Photochromic diarylethene induced fluorescence switching materials constructed by non-covalent interactions

Abstract

Photochromic fluorescent switches, whose emission can be reversibly switched upon light irradiation, have emerged as extremely promising materials in the last decade owing to their potential applications in biological and materials sciences. Diarylethylenes are a promising class of photochromic molecules with excellent phototriggering properties. Although some diarylethenes themselves can be used as fluorescent switches, a more efficient way to prepare photochromic fluorescent switches is to combine diarylethene with an energy-level matched fluorophore via non-covalent assembly, which not only fully utilizes the diversity of fluorophores and diarylethenes, but also easily enables the integration of multiple functions. Moreover, non-covalent assembly methods often bring many unintended results, favorable for the design and fabrication of the new generation of smart materials.

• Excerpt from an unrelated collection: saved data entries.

This design comes from an exercise in tuning for small area on the open sky130 flow, not from production work. Only simulation tests tie the RTL to the original design; equivalence was not proved.

==> run D: inputs <==
// game_top
module game_top
#(
    parameter int STEP_DIV    = 50,
    parameter int SHIMMER_DIV = 1500
) (
    input  logic        clk,
    input  logic        rst,
    input  logic        bright,
    input  logic        btn_left,
    input  logic        btn_right,
    input  logic        btn_jump,
    input  logic        map_sel,
    input  logic [9:0] h_count,
    input  logic [9:0] v_count,
    output logic [11:0] rgb,
    output logic [15:0] score
);
==> flow/config.mk <==
export PLATFORM = sky130hd
export DESIGN_NAME = game_top
export DESIGN_NICKNAME = game_top
export VERILOG_FILES = /design/flow/design.v
export SDC_FILE = /design/flow/constraint.sdc
export NUM_CORES = 4
export LEC_CHECK = 0
export CAP_MARGIN = 20
export CORE_MARGIN = 2
export CORE_UTILIZATION = 40
export CTS_BUF_LIST = sky130_fd_sc_hd__clkbuf_8
export SLEW_MARGIN = 20
==> flow/constraint.sdc <==
create_clock -name core_clock -period 10.0 [get_ports {clk}]
set_input_delay 2.0000 -clock core_clock [delete_from_list [all_inputs] [get_ports {clk}]]
set_output_delay 2.0000 -clock core_clock [all_outputs]
set_load 0.01 [all_outputs]
standard.sh (not shown) runs the stock make flow with config.mk's settings and CLKGATE_MAP_FILE= SYNTH_SCRIPT=/design/flow/synth_recipe.tcl, a recipe that flattens the netlist after the stock synthesis.
==> flow/flow/run.sh <==
#!/bin/bash
# layout flow: the standard synthesis, then its combinational logic re-mapped for area
# by ABC (registers untouched, best of eight seeds), then the standard layout from
# floorplan to finish
set -euo pipefail
W=$(pwd)
R=$W/orfs/results/$FLOW_PLATFORM/game_top/base
bash standard.sh synth > $W/1_standard_synth.log 2>&1
cp $R/1_2_yosys.v $W/1_2_yosys_standard.v
YOSYS=$(command -v yosys || echo $FLOW_HOME/../tools/install/yosys/bin/yosys)
export POST_LIB=$FLOW_HOME/platforms/$FLOW_PLATFORM/lib/sky130_fd_sc_hd__tt_025C_1v80.lib
export POST_IN=$W/1_2_yosys_standard.v
export POST_DONT_USE="$(cat $W/flow/dont_use.txt)"
SEEDS="0 1 2 3 4 5 6 7"
for batch in "0 1 2 3" "4 5 6 7"; do
  for s in $batch; do
    sed "s/SEED/$s/" $W/flow/post.abc.in > $W/post_$s.abc
    POST_ABC=$W/post_$s.abc POST_OUT=$W/1_2_yosys_post_$s.v \
      $YOSYS -c $W/flow/post.tcl > $W/2_post_synth_$s.log 2>&1 &
  done
  wait
done
best=""; best_area=""
for s in $SEEDS; do
  a=$(grep "Chip area" $W/2_post_synth_$s.log | tail -1 | awk '{print $NF}')
  if [[ -n "$a" && -s $W/1_2_yosys_post_$s.v ]]; then
    if [[ -z "$best" ]] || awk -v a="$a" -v b="$best_area" 'BEGIN{exit !(a < b)}'; then
      best=$s; best_area=$a
    fi
  fi
done
echo "post synthesis: seed $best, area $best_area" > $W/2_post_choice.log
export POST_OUT=$W/1_2_yosys_post_$best.v
$YOSYS -c $W/flow/check.tcl > $W/2_post_check.log 2>&1
sleep 1
cp $POST_OUT $R/1_2_yosys.v
rm -f $R/1_synth.odb $R/1_synth.sdc
# every port still gets its buffer, the smallest buffer cell of the library
export BUFFER_PORTS_ARGS="-buffer_cell sky130_fd_sc_hd__buf_1"
bash standard.sh > $W/3_standard_finish.log 2>&1
==> flow/flow/post.abc.in <==
strash
&get -n
&st
&deepsyn -T 90 -S SEED
&put
dch -f
amap -F 100 -A 100
topo
Other scripts of this flow, unchanged in this note and not shown: flow/flow/check.tcl, flow/flow/dont_use.txt, flow/flow/post.tcl
==> run E (differences from run D) <==
--- a/flow/design.v
+++ b/flow/design.v
@@ -130,12 +130,16 @@
     end
     le_const = r;
 endfunction
 function automatic logic in_rng(input coord_t v, input int lo, input int hi);
     in_rng = ge_const(v, lo) && le_const(v, hi);
 endfunction
+function automatic logic in_rng_lim(input coord_t v, input int lo, input int hi,
+                                    input int vmin, input int vmax);
+    in_rng_lim = ((lo <= vmin) || ge_const(v, lo)) && ((hi >= vmax) || le_const(v, hi));
+endfunction
 `default_nettype none
 module hero_motion
 #(
     parameter int STEP_DIV = 500000
 ) (
     input  logic    clk,
@@ -281,26 +285,31 @@
     end
     le_const = r;
 endfunction
 function automatic logic in_rng(input coord_t v, input int lo, input int hi);
     in_rng = ge_const(v, lo) && le_const(v, hi);
 endfunction
+function automatic logic in_rng_lim(input coord_t v, input int lo, input int hi,
+                                    input int vmin, input int vmax);
+    in_rng_lim = ((lo <= vmin) || ge_const(v, lo)) && ((hi >= vmax) || le_const(v, hi));
+endfunction
     localparam int CNT_W = 6;
     localparam coord_t REST_Y = coord_t'(460 - 32);
     typedef logic signed [5:0] spd_t;
     logic [CNT_W-1:0] step_cnt;
-    logic             chk_land;
+    logic             rising;
     logic [8:0] y9;
     spd_t   speed;
     logic   jumping;
     logic   on_ground;
     logic   supported;
     logic   head_hit;
     coord_t land_y;
     function automatic logic span_at(input logic m, input int i, input coord_t x);
-        span_at = in_rng(x, int'(plat_xs(m, i)) - 31, int'(plat_xe(m, i)) - 1);
+        span_at = in_rng_lim(x, int'(plat_xs(m, i)) - 31, int'(plat_xe(m, i)) - 1,
+                             143 - 1, 734 - 32 + 1);
     endfunction
     function automatic logic hit_m(input logic m, input coord_t x, input coord_t lo_y,
                                    input coord_t hi_y);
         logic hit;
         hit = 1'b0;
         for (int i = 0; i < 6; i++) begin
@@ -310,30 +319,29 @@
             end
         end
         hit_m = hit;
     endfunction
     function automatic coord_t land_m(input logic m, input coord_t y);
         coord_t top;
-        logic   best;
-        top = REST_Y;
-        for (int i = 0; i < 6; i++) begin
-            best = ge_const(y, int'(plat_y(m, i)) - 32) && !ge_const(y, REST_Y);
-            for (int j = 0; j < 6; j++) begin
-                if (int'(plat_y(m, j)) > int'(plat_y(m, i))) begin
-                    best = best && !ge_const(y, int'(plat_y(m, j)) - 32);
-                end
-            end
-            if (best) begin
-                top = coord_t'(plat_y(m, i) - 32);
-            end
+        if (ge_const(y, 416)) begin
+            top = REST_Y;
+        end else if (ge_const(y, 352)) begin
+            top = 10'd368;
+        end else if (ge_const(y, 304)) begin
+            top = m ? 10'd308 : 10'd318;
+        end else if (ge_const(y, 256)) begin
+            top = 10'd268;
+        end else if (m && !ge_const(y, 192)) begin
+            top = 10'd168;
+        end else begin
+            top = m ? 10'd208 : 10'd218;
         end
         land_m = top;
     endfunction
     assign step     = step_cnt[5] && step_cnt[4] && step_cnt[1];
     assign cnt_wrap = step_cnt[5] && step_cnt[4] && step_cnt[0];
-    assign chk_land = step_cnt[5] && step_cnt[4] && !step_cnt[1] && !step_cnt[0];
     always_ff @(posedge clk or posedge rst) begin
         if (rst) begin
             step_cnt <= '0;
         end else if (step) begin
             step_cnt <= CNT_W'(1);
         end else begin
@@ -346,39 +354,36 @@
     coord_t x_next;
     coord_t probe;
     coord_t lo_y;
     coord_t hi_y;
     logic   block;
     logic [NUM_MAPS-1:0] hit;
-    logic [NUM_MAPS-1:0] head_q;
-    logic [NUM_MAPS-1:0] onp_q;
+    logic [NUM_MAPS-1:0] vert_q;
     assign x_next = btn_left ? hero_x - 1'b1 : hero_x + 1'b1;
     assign probe  = step ? x_next : hero_x;
     always_comb begin
-        if (chk_land) begin
-            lo_y = hero_y + 10'd32;
-            hi_y = hero_y + 10'd12;
-        end else if (cnt_wrap) begin
+        if (cnt_wrap && rising) begin
             lo_y = hero_y - 10'd1;
             hi_y = hero_y - 10'd24;
+        end else if (cnt_wrap) begin
+            lo_y = hero_y + 10'd32;
+            hi_y = hero_y + 10'd12;
         end else begin
             lo_y = hero_y + 10'd31;
             hi_y = hero_y - 10'd23;
         end
     end
     assign hit = {hit_m(1'b1, probe, lo_y, hi_y), hit_m(1'b0, probe, lo_y, hi_y)};
     always_ff @(posedge clk) begin
-        if (chk_land) begin
-            onp_q <= hit;
-        end
         if (cnt_wrap) begin
-            head_q <= hit;
+            vert_q <= hit;
         end
     end
-    assign supported = on_ground || onp_q[map_sel];
-    assign head_hit  = head_q[map_sel];
+    assign rising    = jumping && (speed < 0);
+    assign supported = on_ground || vert_q[map_sel];
+    assign head_hit  = vert_q[map_sel];
     assign block  = !in_rng(x_next, 143, 734 - 32) || hit[map_sel];
     always_ff @(posedge clk or posedge rst) begin
         if (rst) begin
             hero_x  <= coord_t'(300);
             y9      <= REST_Y[8:0];
             jumping <= 1'b0;
@@ -561,23 +566,27 @@
     end
     le_const = r;
 endfunction
 function automatic logic in_rng(input coord_t v, input int lo, input int hi);
     in_rng = ge_const(v, lo) && le_const(v, hi);
 endfunction
+function automatic logic in_rng_lim(input coord_t v, input int lo, input int hi,
+                                    input int vmin, input int vmax);
+    in_rng_lim = ((lo <= vmin) || ge_const(v, lo)) && ((hi >= vmax) || le_const(v, hi));
+endfunction
     logic [NUM_MAPS-1:0][4-1:0] collected;
     coin_mask_t                          cur_mask;
     coin_mask_t                          touch;
     coin_mask_t                          take;
     logic [3:0]                          count;
     function automatic coin_mask_t touch_m(input logic m, input coord_t x, input coord_t y);
         for (int i = 0; i < 4; i++) begin
             touch_m[i] = in_rng(x, int'(coin_x(m, i)) - 32 + 1,
                                 int'(coin_x(m, i)) + 16 - 1) &&
-                         in_rng(y, int'(coin_y(m, i)) - 32 + 1,
-                                int'(coin_y(m, i)) + 16 - 1);
+                         in_rng_lim(y, int'(coin_y(m, i)) - 32 + 1,
+                                    int'(coin_y(m, i)) + 16 - 1, 48, 454);
         end
     endfunction
     assign cur_mask  = collected[map_sel];
     assign coin_mask = cur_mask;
     assign touch = map_sel ? touch_m(1'b1, hero_x, hero_y) : touch_m(1'b0, hero_x, hero_y);
     assign take  = touch & ~cur_mask;
@@ -742,19 +751,23 @@
     end
     le_const = r;
 endfunction
 function automatic logic in_rng(input coord_t v, input int lo, input int hi);
     in_rng = ge_const(v, lo) && le_const(v, hi);
 endfunction
+function automatic logic in_rng_lim(input coord_t v, input int lo, input int hi,
+                                    input int vmin, input int vmax);
+    in_rng_lim = ((lo <= vmin) || ge_const(v, lo)) && ((hi >= vmax) || le_const(v, hi));
+endfunction
     typedef enum logic [2:0] {
-        PIX_BLANK,
-        PIX_SKY,
-        PIX_GROUND,
-        PIX_PLATFORM,
-        PIX_COIN,
-        PIX_HERO
+        PIX_BLANK    = 3'd0,
+        PIX_SKY      = 3'd5,
+        PIX_GROUND   = 3'd2,
+        PIX_PLATFORM = 3'd6,
+        PIX_COIN     = 3'd7,
+        PIX_HERO     = 3'd4
     } pix_class_t;
     localparam int SHIM_N = SHIMMER_DIV / 50;
     localparam int SHIM_W = $clog2(SHIM_N);
     logic [SHIM_W-1:0] shim_cnt;
     logic [1:0]        shim_frame;
     logic       hero_px;
@@ -994,12 +1007,16 @@
     end
     le_const = r;
 endfunction
 function automatic logic in_rng(input coord_t v, input int lo, input int hi);
     in_rng = ge_const(v, lo) && le_const(v, hi);
 endfunction
+function automatic logic in_rng_lim(input coord_t v, input int lo, input int hi,
+                                    input int vmin, input int vmax);
+    in_rng_lim = ((lo <= vmin) || ge_const(v, lo)) && ((hi >= vmax) || le_const(v, hi));
+endfunction
     coord_t     hero_x;
     coord_t     hero_y;
     coin_mask_t coin_mask;
     logic       step;
     logic       cnt_wrap;
     hero_motion #(
--- a/flow/flow/run.sh
+++ b/flow/flow/run.sh
@@ -1,23 +1,24 @@
 #!/bin/bash
 # layout flow: the standard synthesis, then its combinational logic re-mapped for area
-# by ABC (registers untouched, best of eight seeds), then the standard layout from
+# by ABC (registers untouched, best of twelve seeds and choice settings), then the standard layout from
 # floorplan to finish
 set -euo pipefail
 W=$(pwd)
 R=$W/orfs/results/$FLOW_PLATFORM/game_top/base
 bash standard.sh synth > $W/1_standard_synth.log 2>&1
 cp $R/1_2_yosys.v $W/1_2_yosys_standard.v
 YOSYS=$(command -v yosys || echo $FLOW_HOME/../tools/install/yosys/bin/yosys)
 export POST_LIB=$FLOW_HOME/platforms/$FLOW_PLATFORM/lib/sky130_fd_sc_hd__tt_025C_1v80.lib
 export POST_IN=$W/1_2_yosys_standard.v
 export POST_DONT_USE="$(cat $W/flow/dont_use.txt)"
-SEEDS="0 1 2 3 4 5 6 7"
-for batch in "0 1 2 3" "4 5 6 7"; do
+SEEDS="0 1 2 3 4 5 6 7 8 9 10 11"
+DCH=("dch -f" "dch -f -x" "dch -f -W 12")
+for batch in "0 1 2 3" "4 5 6 7" "8 9 10 11"; do
   for s in $batch; do
-    sed "s/SEED/$s/" $W/flow/post.abc.in > $W/post_$s.abc
+    sed -e "s/SEED/$s/" -e "s/DCH/${DCH[$((s % 3))]}/" $W/flow/post.abc.in > $W/post_$s.abc
     POST_ABC=$W/post_$s.abc POST_OUT=$W/1_2_yosys_post_$s.v \
       $YOSYS -c $W/flow/post.tcl > $W/2_post_synth_$s.log 2>&1 &
   done
   wait
 done
 best=""; best_area=""
@@ -34,7 +35,9 @@
 $YOSYS -c $W/flow/check.tcl > $W/2_post_check.log 2>&1
 sleep 1
 cp $POST_OUT $R/1_2_yosys.v
 rm -f $R/1_synth.odb $R/1_synth.sdc
 # every port still gets its buffer, the smallest buffer cell of the library
 export BUFFER_PORTS_ARGS="-buffer_cell sky130_fd_sc_hd__buf_1"
+# the clock tree without the dummy loads that only even out the loads of its leaves
+export CTS_ARGS="-sink_clustering_enable -repair_clock_nets -buf_list sky130_fd_sc_hd__clkbuf_8 -dont_use_dummy_load"
 bash standard.sh > $W/3_standard_finish.log 2>&1
==> flow/flow/post.abc.in (replaced) <==
strash
&get -n
&st
&deepsyn -T 90 -S SEED
&put
DCH
amap -F 100 -A 100
topo
==> flow/config.mk (replaced) <==
export PLATFORM = sky130hd
export DESIGN_NAME = game_top
export DESIGN_NICKNAME = game_top
export VERILOG_FILES = /design/flow/design.v
export SDC_FILE = /design/flow/constraint.sdc
export NUM_CORES = 4
export LEC_CHECK = 0
export CAP_MARGIN = 0
export CORE_MARGIN = 2
export CORE_UTILIZATION = 40
export CTS_BUF_LIST = sky130_fd_sc_hd__clkbuf_8
export GPL_TIMING_DRIVEN = 0
export SLEW_MARGIN = 0
==> results.cfg <==
[run_status]
status = no timing/DRC/antenna violations

[finish]
layout_common_cells = nor2_1, clkinv_1, o21ai_0
seq_cells = 69

[drt]
drt_iter0_drc = 713
via_count = 6004

[pwr]
seq_power_share_pct = 48.0
clock_power_share_pct = 42.0
internal_power_w = 0.000451
switching_power_w = 0.000157

[floorplanning]
die_x_um = 118
initial_core_util_pct = 41.1
(the above is from run D)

Here, the construction of diarylethene-based photochromic fluorescent switches by non-covalent assembly is reviewed. The structure design principle of diarylethenes and fluorophores, the cross-talk between different components and the integration of stimuli-response features in the photochromic fluorescence switching systems are discussed. Non-covalent assembly modes and photochromic fluorescence switching mechanisms that have great guiding significance for the design of photochromic fluorescent switches are also summarized.